-- Recorded data follows --

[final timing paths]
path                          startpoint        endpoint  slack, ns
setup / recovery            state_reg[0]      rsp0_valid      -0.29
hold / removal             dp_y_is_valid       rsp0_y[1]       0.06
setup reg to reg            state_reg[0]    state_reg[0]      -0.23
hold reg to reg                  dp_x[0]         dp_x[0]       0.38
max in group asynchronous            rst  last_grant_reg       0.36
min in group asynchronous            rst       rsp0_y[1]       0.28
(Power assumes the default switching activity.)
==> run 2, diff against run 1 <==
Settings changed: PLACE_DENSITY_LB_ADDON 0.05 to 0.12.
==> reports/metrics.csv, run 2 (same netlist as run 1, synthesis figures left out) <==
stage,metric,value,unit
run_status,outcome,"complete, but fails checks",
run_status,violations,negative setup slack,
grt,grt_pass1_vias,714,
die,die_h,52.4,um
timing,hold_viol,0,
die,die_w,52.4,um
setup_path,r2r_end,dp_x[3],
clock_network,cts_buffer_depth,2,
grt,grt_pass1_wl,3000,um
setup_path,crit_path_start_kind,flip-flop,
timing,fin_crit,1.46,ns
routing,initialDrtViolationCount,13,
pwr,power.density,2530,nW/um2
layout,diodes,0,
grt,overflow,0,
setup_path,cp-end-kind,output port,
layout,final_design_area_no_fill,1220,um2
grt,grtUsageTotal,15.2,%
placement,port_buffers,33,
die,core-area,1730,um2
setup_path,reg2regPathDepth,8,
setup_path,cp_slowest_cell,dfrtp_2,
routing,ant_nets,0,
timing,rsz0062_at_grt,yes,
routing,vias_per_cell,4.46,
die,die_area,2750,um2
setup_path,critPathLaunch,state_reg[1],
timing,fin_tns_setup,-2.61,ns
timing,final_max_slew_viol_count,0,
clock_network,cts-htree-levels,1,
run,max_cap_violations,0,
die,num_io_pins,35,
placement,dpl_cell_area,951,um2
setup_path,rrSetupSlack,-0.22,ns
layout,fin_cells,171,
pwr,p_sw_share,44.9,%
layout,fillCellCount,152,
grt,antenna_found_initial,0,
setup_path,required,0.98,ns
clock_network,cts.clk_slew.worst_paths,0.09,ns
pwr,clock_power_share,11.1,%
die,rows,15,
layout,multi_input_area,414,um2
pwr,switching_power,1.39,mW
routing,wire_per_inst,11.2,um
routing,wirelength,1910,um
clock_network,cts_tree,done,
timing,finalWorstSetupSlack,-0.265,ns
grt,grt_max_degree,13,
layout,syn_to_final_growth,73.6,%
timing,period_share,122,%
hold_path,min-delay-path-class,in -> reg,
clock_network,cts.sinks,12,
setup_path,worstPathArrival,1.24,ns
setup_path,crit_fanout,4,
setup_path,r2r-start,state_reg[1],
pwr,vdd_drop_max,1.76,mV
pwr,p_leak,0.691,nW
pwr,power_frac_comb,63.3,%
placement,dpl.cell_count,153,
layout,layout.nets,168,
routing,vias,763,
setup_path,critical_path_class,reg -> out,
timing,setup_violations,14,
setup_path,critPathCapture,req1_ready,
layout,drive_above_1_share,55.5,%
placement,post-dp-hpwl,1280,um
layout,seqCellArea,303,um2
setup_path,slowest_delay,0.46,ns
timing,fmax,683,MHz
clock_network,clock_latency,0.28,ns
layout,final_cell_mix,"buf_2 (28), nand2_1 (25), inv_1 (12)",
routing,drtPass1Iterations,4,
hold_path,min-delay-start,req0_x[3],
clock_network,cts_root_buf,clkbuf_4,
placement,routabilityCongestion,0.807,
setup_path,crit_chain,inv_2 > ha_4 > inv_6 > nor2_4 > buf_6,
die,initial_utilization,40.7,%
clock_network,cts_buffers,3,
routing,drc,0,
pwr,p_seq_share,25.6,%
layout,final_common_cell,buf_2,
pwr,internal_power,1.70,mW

-- Recorded data concluded --
-- Recorded data follows --

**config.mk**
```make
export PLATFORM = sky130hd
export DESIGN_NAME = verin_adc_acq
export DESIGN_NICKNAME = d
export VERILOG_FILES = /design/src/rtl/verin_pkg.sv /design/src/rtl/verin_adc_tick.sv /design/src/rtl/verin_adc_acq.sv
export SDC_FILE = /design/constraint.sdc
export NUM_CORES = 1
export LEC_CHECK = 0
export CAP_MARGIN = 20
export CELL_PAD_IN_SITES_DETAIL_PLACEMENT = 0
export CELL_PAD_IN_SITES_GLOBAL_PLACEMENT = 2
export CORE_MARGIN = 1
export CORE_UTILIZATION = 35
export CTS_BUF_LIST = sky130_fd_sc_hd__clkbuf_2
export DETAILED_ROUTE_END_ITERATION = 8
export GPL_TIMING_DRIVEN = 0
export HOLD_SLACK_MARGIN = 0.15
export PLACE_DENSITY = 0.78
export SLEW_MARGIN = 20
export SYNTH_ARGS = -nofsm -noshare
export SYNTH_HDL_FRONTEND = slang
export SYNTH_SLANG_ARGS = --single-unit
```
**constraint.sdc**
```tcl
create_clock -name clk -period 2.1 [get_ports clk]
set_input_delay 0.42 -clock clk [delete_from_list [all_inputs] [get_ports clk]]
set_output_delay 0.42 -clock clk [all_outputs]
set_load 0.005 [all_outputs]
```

-- Recorded data concluded --

Search the entries for the word "routing" and pick out every line that holds it.

Exercise answer
routing,initialDrtViolationCount,13,
routing,ant_nets,0,
routing,vias_per_cell,4.46,
routing,wire_per_inst,11.2,um
routing,wirelength,1910,um
routing,vias,763,
routing,drtPass1Iterations,4,
routing,drc,0,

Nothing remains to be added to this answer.